It’s been close to two months since I started my quest to become bilingual. Over two months ago, I asked the readers for advice in learning a foreign language . That brief post now has over 60 public comments, and I’ve received many private emails with advice as well.
I’m not an expert on language learning. Many of my readers are fluently multilingual, so chances are many of you have more experience than me. However, I’d like to share some of my discoveries over the last two months. I want to do this both for novice language learners and for other English speakers who are interested in leaving monolingualism behind.
1) You Aren’t Going to Be Fluent in a Week
In the beginning, I was very motivated to start learning French. I think this motivation caused me to underestimate the amount of work needed to fully comprehend and speak another language. It’s one thing to understand some basic words and expressions. It’s another thing entirely to have a complete vocabulary and speak effortlessly.

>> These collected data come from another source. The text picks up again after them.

==> config.mk <==
export PLATFORM = sky130hd
export DESIGN_NAME = pot_gear_position_classifier
export DESIGN_NICKNAME = d
export VERILOG_FILES = /design/src/hw/rtl/pgpc_pkg.sv /design/src/hw/rtl/pot_gear_position_classifier.sv /design/src/hw/rtl/pgpc_regs.sv /design/src/hw/rtl/pgpc_filter.sv /design/src/hw/rtl/pgpc_classify.sv
export SDC_FILE = /design/constraint.sdc
export NUM_CORES = 1
export LEC_CHECK = 0
export ABC_AREA = 1
export BUFFER_PORTS_ARGS = -buffer_cell sky130_fd_sc_hd__buf_2
export CELL_PAD_IN_SITES_DETAIL_PLACEMENT = 1
export CELL_PAD_IN_SITES_GLOBAL_PLACEMENT = 2
export CORE_ASPECT_RATIO = 1.2
export CORE_MARGIN = 1.5
export CORE_UTILIZATION = 28
export DETAILED_ROUTE_END_ITERATION = 8
export PLACE_DENSITY = 0.77
export SLEW_MARGIN = 20
export SYNTH_ARGS = -nofsm -noshare
export SYNTH_HDL_FRONTEND = slang
export SYNTH_HIERARCHICAL = 1
export SYNTH_SLANG_ARGS = --single-unit
==> constraint.sdc <==
create_clock -name clk -period 8.8 [get_ports clk]
set_input_delay 0 -clock clk [delete_from_list [all_inputs] [get_ports clk]]
set_output_delay 0 -clock clk [all_outputs]
set_load 0.005 [all_outputs]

I’ve since adapted my goals to focus on smaller successes. I’m trying to set realistic goals to understand a little bit more spoken French, add a few more words to my vocabulary, and improving my verb conjugation.
Learning French has also given me tremendous respect for all the people who are learning English as a foreign language.
2) Languages are a Skill, Practice Before Study
In my brief experience, I’ve found that practicing the language is far more useful than studying it from a textbook. I completed a Teach Yourself French book earlier. While it was one of the more useful language tools I experimented with, it didn’t teach me to speak French. Actually conversing in French with French speakers is the only way I’ve made small improvements.
Some people have asked me whether I think holistic learning can be applied to language learning. Before, I refused to comment, as I didn’t know another language. Now I believe I can answer that: no, holistic learning won’t work with languages. As a skill, a language needs practice not conceptual understanding.
3) Slang is Often More Important than Correct Grammar
I suppose it depends on what your goals are. If you’re trying to learn a language so you can translate academic papers or give speeches, then slang isn’t that important. If you want to have a conversation, make friends or use the language naturally, the unofficial dictionary is often more important than the official one.
4) Access to Native Speakers is a Must
My current approach is that 90% of your studying time should be invested in conversations with native speakers. The other 10% should be studying the grammar and vocabulary. The only way this can happen is if you have access to native speakers of the language.
I’ve been lucky in this regard. My ex-girlfriend is French and lives in France, and she has provided me a victim to practice my French on. Also, I’ve been able to meet several exchange students who are just learning English, so I can be exposed to more French.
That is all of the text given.